Drive V0.11 - Beamng
If you lock the brakes during an intense stop, v0.11 makes you pay for it. The tire model now calculates flat spots. As the flat spot rotates, it slaps the pavement, causing a rhythmic vibration in the wheels and steering wheel, drastically reducing braking efficiency. This forces players to learn threshold braking, a skill necessary for the game's updated AI racing.
v0.11 wasn't just about where you drove—it was about how your car fell apart. The update introduced a major overhaul to the damage model:
Two maps received significant love in v0.11: beamng drive v0.11
West Coast USA (Refreshed) The massive highway loop map got a visual facelift. The roads now feature realistic road shaders—asphalt has grain, and concrete sections have expansion joints that actually thump your tires. The tunnels no longer pop in and out of existence, and the distant LODs (Levels of Detail) are optimized so you can see the entire port from the mountain peak without dropping to 30 FPS.
Italy (Small Grid) A new, smaller map was introduced: "Italy - Small Grid." It is a 1km x 1km test track featuring every possible corner type—a hairpin, a high-speed sweeper, a chicane, and a massive jump. It is specifically designed for tuning suspension setups.
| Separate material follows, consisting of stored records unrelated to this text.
What follows belongs to an exercise in optimizing a design on an open flow for a short achievable clock period and few clock cycles per item; a production flow would make more cautious choices. The RTL was checked by simulation tests, not by an equivalence proof against the original design.

==> flow/design.v <==
`timescale 1ns / 1ps
package bsu_pkg;
  localparam int unsigned ValW      = 8;
  localparam int unsigned NumValues = 256;
  localparam int unsigned CntW      = 13;
  localparam int unsigned Capacity  = 4096;
  localparam logic FuncStore = 1'b0;
  localparam logic FuncTake  = 1'b1;
  typedef enum logic [1:0] {
    S_IDLE,
    S_STORE,
    S_SCAN,
    S_EMPTY
  } state_e;
endpackage
`timescale 1ns / 1ps
module bsu_ram #(
  parameter int unsigned Width = 8,
  parameter int unsigned Depth = 256,
  localparam int unsigned AddrW = $clog2(Depth)
) (
  input  logic             clk_i,
  input  logic             we_i,
  input  logic [AddrW-1:0] waddr_i,
  input  logic [Width-1:0] wdata_i,
  input  logic             re_i,
  input  logic [AddrW-1:0] raddr_i,
  output logic [Width-1:0] rdata_o
);
  logic [Width-1:0] mem_q [Depth];
  logic [Width-1:0] rdata_q;
  always_ff @(posedge clk_i) begin
    if (we_i) begin
      mem_q[waddr_i] <= wdata_i;
    end
    if (re_i) begin
      rdata_q <= mem_q[raddr_i];
    end
  end
  assign rdata_o = rdata_q;
endmodule
`timescale 1ns / 1ps
module byte_sorter_unit #(
  parameter int unsigned CAPACITY = bsu_pkg::Capacity
) (
  input  logic                     clk_i,
  input  logic                     rst_ni,
  input  logic                     in_valid_i,
  output logic                     in_ready_o,
  input  logic                     func_i,
  input  logic [bsu_pkg::ValW-1:0] data_byte_i,
  output logic                     out_valid_o,
  input  logic                     out_ready_i,
  output logic [bsu_pkg::ValW-1:0] sorted_byte_o,
  output logic                     valid_res_o,
  output logic                     is_last_o,
  output logic                     overflow_o
);
  localparam int unsigned ValW = bsu_pkg::ValW;
  localparam int unsigned CntW = bsu_pkg::CntW;
  bsu_pkg::state_e state_q, state_d;
  logic [CntW-1:0]              total_q, total_d;
  logic [ValW-1:0]              cursor_q, cursor_d;
  logic [ValW-1:0]              byte_q, byte_d;
  logic                         ovf_q, ovf_d;
  logic [bsu_pkg::NumValues-1:0] vld_q;
  logic                         vld_rd_q;
  logic                         out_valid_q, out_valid_d;
  logic [ValW-1:0]              out_byte_q, out_byte_d;
  logic                         out_res_q, out_res_d;
  logic                         out_last_q, out_last_d;
  logic                         out_ovf_q, out_ovf_d;
  logic                         out_load;
  logic                         ram_we, ram_re;
  logic [ValW-1:0]              ram_waddr, ram_raddr;
  logic [CntW-1:0]              ram_wdata, ram_rdata;
  logic [CntW-1:0]              count_rd;
  logic                         out_free;
  logic                         full;
  bsu_ram #(
    .Width(CntW),
    .Depth(bsu_pkg::NumValues)
  ) u_hist (
    .clk_i  (clk_i),
    .we_i   (ram_we),
    .waddr_i(ram_waddr),
    .wdata_i(ram_wdata),
    .re_i   (ram_re),
    .raddr_i(ram_raddr),
    .rdata_o(ram_rdata)
  );
  assign count_rd = vld_rd_q ? ram_rdata : '0;
  assign out_free = !out_valid_q || out_ready_i;
  assign full     = total_q >= CntW'(CAPACITY);
  always_comb begin
    state_d = state_q;
    unique case (state_q)
      bsu_pkg::S_IDLE: begin
        if (in_valid_i) begin
          if (func_i == bsu_pkg::FuncTake) begin
            state_d = (total_q == '0) ? bsu_pkg::S_EMPTY : bsu_pkg::S_SCAN;
          end else if (!full) begin
            state_d = bsu_pkg::S_STORE;
          end
        end
      end
      bsu_pkg::S_STORE: state_d = bsu_pkg::S_IDLE;
      bsu_pkg::S_SCAN: begin
        if (count_rd != '0 && out_free) begin
          state_d = bsu_pkg::S_IDLE;
        end
      end
      bsu_pkg::S_EMPTY: begin
        if (out_free) begin
          state_d = bsu_pkg::S_IDLE;
        end
      end
      default: state_d = bsu_pkg::S_IDLE;
    endcase
  end
  always_comb begin
    in_ready_o = 1'b0;
    ram_we     = 1'b0;
    ram_re     = 1'b0;
    ram_waddr  = cursor_q;
    ram_raddr  = cursor_q;
    ram_wdata  = count_rd;
    total_d    = total_q;
    cursor_d   = cursor_q;
    byte_d     = byte_q;
    ovf_d      = ovf_q;
    out_load   = 1'b0;
    out_byte_d = '0;
    out_res_d  = 1'b0;
    out_last_d = 1'b0;
    out_ovf_d  = ovf_q;
    unique case (state_q)
      bsu_pkg::S_IDLE: begin
        in_ready_o = 1'b1;
        if (in_valid_i) begin
          if (func_i == bsu_pkg::FuncTake) begin
            if (total_q != '0) begin
              ram_re    = 1'b1;
              ram_raddr = cursor_q;
            end
          end else if (full) begin
            ovf_d = 1'b1;
          end else begin
            ram_re    = 1'b1;
            ram_raddr = data_byte_i;
            byte_d    = data_byte_i;
          end
        end
      end
      bsu_pkg::S_STORE: begin
        ram_we    = 1'b1;
        ram_waddr = byte_q;
        ram_wdata = count_rd + CntW'(1);
        total_d   = total_q + CntW'(1);
        if (byte_q < cursor_q) begin
          cursor_d = byte_q;
        end
      end
      bsu_pkg::S_SCAN: begin
        if (count_rd != '0) begin
          if (out_free) begin
            ram_we     = 1'b1;
            ram_waddr  = cursor_q;
            ram_wdata  = count_rd - CntW'(1);
            total_d    = total_q - CntW'(1);
            out_load   = 1'b1;
            out_byte_d = cursor_q;
            out_res_d  = 1'b1;
            out_last_d = (total_q == CntW'(1));
          end
        end else begin
          cursor_d  = cursor_q + ValW'(1);
          ram_re    = 1'b1;
          ram_raddr = cursor_q + ValW'(1);
        end
      end
      bsu_pkg::S_EMPTY: begin
        out_load = out_free;
      end
      default: begin
        in_ready_o = 1'b0;
      end
    endcase
  end
  always_comb begin
    out_valid_d = out_valid_q;
    if (out_load) begin
      out_valid_d = 1'b1;
    end else if (out_ready_i) begin
      out_valid_d = 1'b0;
    end
  end
  always_ff @(posedge clk_i or negedge rst_ni) begin
    if (!rst_ni) begin
      state_q     <= bsu_pkg::S_IDLE;
      total_q     <= '0;
      cursor_q    <= '0;
      ovf_q       <= 1'b0;
      vld_q       <= '0;
      vld_rd_q    <= 1'b0;
      out_valid_q <= 1'b0;
    end else begin
      state_q     <= state_d;
      total_q     <= total_d;
      cursor_q    <= cursor_d;
      ovf_q       <= ovf_d;
      out_valid_q <= out_valid_d;
      if (ram_we) begin
        vld_q[ram_waddr] <= 1'b1;
      end
      if (ram_re) begin
        vld_rd_q <= vld_q[ram_raddr];
      end
    end
  end
  always_ff @(posedge clk_i) begin
    byte_q <= byte_d;
    if (out_load) begin
      out_byte_q <= out_byte_d;
      out_res_q  <= out_res_d;
      out_last_q <= out_last_d;
      out_ovf_q  <= out_ovf_d;
    end
  end
  assign out_valid_o   = out_valid_q;
  assign sorted_byte_o = out_byte_q;
  assign valid_res_o   = out_res_q;
  assign is_last_o     = out_last_q;
  assign overflow_o    = out_ovf_q;
endmodule
==> flow/run.sh <==
#!/bin/bash
# synth_recipe.tcl (not shown) runs the flow's synth.tcl, then flattens the netlist and writes it again
# the make line also repeats each setting of config.mk as NAME=value (left out here)
make -C /OpenROAD-flow-scripts/flow DESIGN_CONFIG=/design/flow/config.mk WORK_HOME=/design/flow/orfs CLKGATE_MAP_FILE= SYNTH_SCRIPT=/design/flow/synth_recipe.tcl finish
==> flow/config.mk <==
export PLATFORM = sky130hd
export DESIGN_NAME = byte_sorter_unit
export DESIGN_NICKNAME = byte_sorter_unit
export VERILOG_FILES = /design/flow/design.v
export SDC_FILE = /design/flow/constraint.sdc
export NUM_CORES = 4
export LEC_CHECK = 0
export CAP_MARGIN = 20
export CORE_MARGIN = 2
export CORE_UTILIZATION = 40
export SLEW_MARGIN = 20
==> flow/constraint.sdc <==
create_clock -name core_clock -period 10.0 [get_ports {clk_i}]
set_input_delay 2.0000 -clock core_clock [delete_from_list [all_inputs] [get_ports {clk_i}]]
set_output_delay 2.0000 -clock core_clock [all_outputs]
set_load 0.01 [all_outputs]
==> impl_metrics.json <==
{
  "layout.nets": 9801,
  "grt_pass1_wl_um": 644000,
  "min_path_type": "reg2reg",
  "design.core.area_mm2": 0.362,
  "gr-total-overflow": 0,
  "setup-tns-final_ns": 0,
  "port_buffers": 25,
  "clk_latency_ns": 1.00,
  "clkSinkCount": 3642,
  "area_delta_synth_final_pct": 14.1,
  "antenna_found_initial": 26,
  "firstDrtPassIters": 10,
  "worstPathMaxFanout": 55,
  "clock_skew_ns": 0.0943,
  "grtUsageTotal_pct": 24.3,
  "vias": 90300,
  "ios": 26,
  "synth_area_leader_cell": "edfxtp_1",
  "die_y_um": 606,
  "die_area_mm2": 0.367,
  "grt_setup_unrepaired": "false",
  "cp-startpoint": "u_hist.rdata_q[7]$_DFFE_PP_",
  "wl_per_cell_um": 30.6,
  "avgSynthCellArea_um2": 15.2,
  "ys_seq_area_share_pct": 74.4,
  "stdcell_count": 14900,
  "arrival_ns": 7.99,
  "yosysTopAreaCellShare_pct": 69.6,
  "critPathRequiredTime_ns": 10.64,
  "cts_resized": 0,
  "clockBufferDepth": 4,
  "cts_tree": "done",
  "ys_top_cells_by_area": "edfxtp_1 70%, mux4_2 5.9%, nand2_1 5.0%, dfrtp_1 4.9%, nand3_1 1.9%",
  "crit_type": "reg2reg",
  "ff2ff_path_depth": 14,
  "syn_nets": 9569,
  "drive_above_1_share_pct": 15.1,
  "fp.dieW_um": 606,
  "clock_tree.root_cell": "clkbuf_16",
  "setup_viol": 0,
  "postCtsSetupBuffers": 0,
  "mappedNetlistArea_mm2": 0.145,
  "synth-async-reset-ratio_pct": 7.74,
  "holdPathStages": 1,
  "reg2reg_to": "u_hist.rdata_q[6]$_DFFE_PP_",
  "whs_ns": 0.453,
  "yosysWarnings": 2,
  "min_to": "vld_q[221]$_DFFE_PN0P_",
  "max_slew_margin_pct": 12.0,
  "cts_inserted_buffers": 377,
  "maxCapViolCount": 0,
  "outcome": "complete, no violations",
  "h-tree-depth": 5,
  "synth-edff-count": 3360,
  "routed_wirelength_um": 456000,
  "ys.flop_type": "edfxtp_1",
  "max_freq_mhz": 136,
  "place.detailed.hpwl_um": 267000,
  "via_per_inst": 6.06,
  "drtIter0Drc": 13300,
  "min_period_ns": 7.35,
  "dp_cells": 14200,
  "gp_congestion": 0.912,
  "maxSlewViolCount": 0,
  "hp-start": "vld_q[221]$_DFFE_PN0P_",
  "grt_max_degree": 217,
  "netlist_instances": 9533,
  "route.detailed.drc": 0,
  "timing.final.crit_share_pct": 73.5,
  "synth_seq_cells": 3642,
  "post_synth_num_cell_types": 78,
  "start_util_pct": 40.1,
  "critPathLaunchType": "register",
  "antenna_left": 0,
  "hold_buffers": 0,
  "r2r_slack_ns": 2.65,
  "endpoint_kind": "register",
  "worstMarginPinSlew_ns": 1.32,
  "clkSlewWorstSetupHoldPaths_ns": 0.06,
  "grt_pass1_vias": 85600,
  "num_rows": 221,
  "r2r_start": "u_hist.rdata_q[7]$_DFFE_PP_",
  "finalHoldViolCount": 0
}
==> cells in the mapped netlist, drive strengths merged, types with 120 or more instances <==
cell	instances
buf	334
o21bai	127
mux4	381
a21oi	379
clkbuf	294
nor2	368
nand2	1928
and3	120
a22oi	231
nand3	560
edfxtp	3360
dfrtp	282
a311oi	127
a21o	145
==> worst max-delay path by stage <==
stage | cells past startpoint | slack (ns) | endpoint
final | 14 | 2.65 | u_hist.rdata_q[6]$_DFFE_PP_
after global routing | 14 | 2.67 | u_hist.rdata_q[6]$_DFFE_PP_
after CTS | 14 | 2.83 | u_hist.rdata_q[6]$_DFFE_PP_
after detailed placement | 12 | 2.02 | u_hist.rdata_q[5]$_DFFE_PP_
after global placement | 12 | 1.82 | u_hist.rdata_q[5]$_DFFE_PP_
after floorplan | 8 | -1.50 | u_hist.mem_q[0][10]$_DFFE_PP_
==> per-stage QoR <==
step                      cell area, µm²  util, %  worst slack [ns]
after global placement            153000     42.3              1.82
final                             166000     45.8              2.65
after detailed placement          153000     42.3              2.02
after floorplan                   145000        -             -1.50
after global routing              165000     45.8              2.67
after CTS                         165000     45.7              2.83
==> logic make-up after synthesis <==
group | after synthesis | synth area share, %
AOI/OAI and AO/OA | 1579 | 7.66
and+or+nand+nor | 3147 | 9.12
adders and majority gates | 23 | 0.198
xor gates and xnor gates | 34 | 0.205
DFF | 3642 | 74.4
buffers and inverters | 667 | 2.05
muxes | 441 | 6.34
==> final cells by class <==
class	instances	area, µm²
inverter	39	146
antenna	19	47.5
multi-input combinational	5224	34700
clock buffer	461	9980
timing repair buffer	481	4350
tap	4794	6000
sequential	3642	108000
clock inverter	236	2370
fill	31000	196000
==> state kept, by name, summed over array words and instances (netlist names) <==
name            cells
u_hist.mem_q     3328
state_q             2
out_res_q           1
out_last_q          1
out_byte_q          8
out_valid_q         1
cursor_q            8
total_q            13
vld_rd_q            1
out_ovf_q           1
ovf_q               1
u_hist.rdata_q     13
vld_q             256
byte_q              8
==> worst max-delay path, cell delays in order (launching register included) <==
cell and delay, ns:
edfxtp_1 0.62, o41ai_4 0.54, nand4_2 0.56, or4_1 0.78, buf_4 0.42, a21oi_4 0.76
buf_12 0.36, buf_12 0.31, buf_4 0.38, a221oi_1 0.15, a221o_1 0.30, a21oi_1 0.39
o22ai_1 0.14, a2111oi_0 1.01, nand3_1 0.16
==> placed cells by master (no fill, tap or decap), types with 22 or more instances in the layout <==
cell	count
a211oi_1	47
a21o_1	143
a21oi_1	374
a221oi_1	64
a22oi_1	230
a311oi_1	127
a31oi_1	94
a32oi_1	105
and3_1	120
buf_12	45
buf_4	401
bufinv_16	33
clkbuf_1	69
clkbuf_16	384
clkdlybuf4s50_1	24
clkinv_1	72
clkinv_2	85
dfrtp_1	282
edfxtp_1	3360
ha_1	23
inv_1	39
mux2i_1	52
mux4_2	381
nand2_1	1917
nand3_1	559
nand4_1	22
nor2_1	304
nor2_2	54
nor3_1	56
o2111ai_1	29
o21ai_0	99
o21bai_1	127
==> per-layer routing <==
metal,global-route usage (%),vias to the layer above,routed length [µm]
li1,-,37200,-
met1,33.0,46600,175000
met2,37.3,5460,208000
met3,5.71,959,51800
met4,10.8,14,21400
met5,0,-,141
Testbench counts, summed over its fixed seeds: cycles 126,897, items 24,770.

what the ideal ports hide:
The results above use ideal ports. As a check the final layout listed here was re-extracted and re-timed, cells and wires unchanged.
Step 1, drivers: a clkbuf_16 drives clk_i and a buf_2 each remaining input, both assumed.
Step 2 also shifts input and output timing later by t, the mid clock arrival at the registers, as if the neighbouring blocks saw the same clock.
Slacks: ideal / step 1 / step 2; pairs: ideal / step 1.
t, ns: 1.070
setup WS [ns]: 2.653 / 2.653 / 1.819
worst setup path after step 2: input to register
clock arrival spread, ns: 0.095 / 0.096
slew at the worst register clock pin (ns): 0.07 / 0.07
After both steps this run still meets setup and hold. For this run, drivers alone change the setup slack by 0.000 ns; drivers and shift together by -0.834 ns.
You can run a lap, tweak the sway bars, run again, and see the time difference in milliseconds. If you lock the brakes during an intense stop, v0
Sim racers immediately praised the update. For the first time, drifting the ETK 800 series became a viable, intuitive experience comparable to Assetto Corsa, but with the added terror of the car crumpling if you tapped a wall.
Two new vehicles captured the community’s heart: Two new vehicles captured the community’s heart:
Both received “remastered” interiors and fully functional gauge clusters—a small detail that added huge immersion in cockpit view.
Tires now build up heat much more realistically. On a cold morning at the Industrial Site, your car will feel twitchy and loose. After three hard laps, the tires reach optimal temperature, and grip peaks. Push too hard for too long, and you get "falloff"—greasy, sliding tires that refuse to bite.
The developer blog posts for BeamNG often have cryptic or artistic titles. "Solid Paper" likely referred to the game transitioning from a "blank sheet of paper" (pure sandbox with no structure) to something "solid" (game modes, licensed content, and structured gameplay).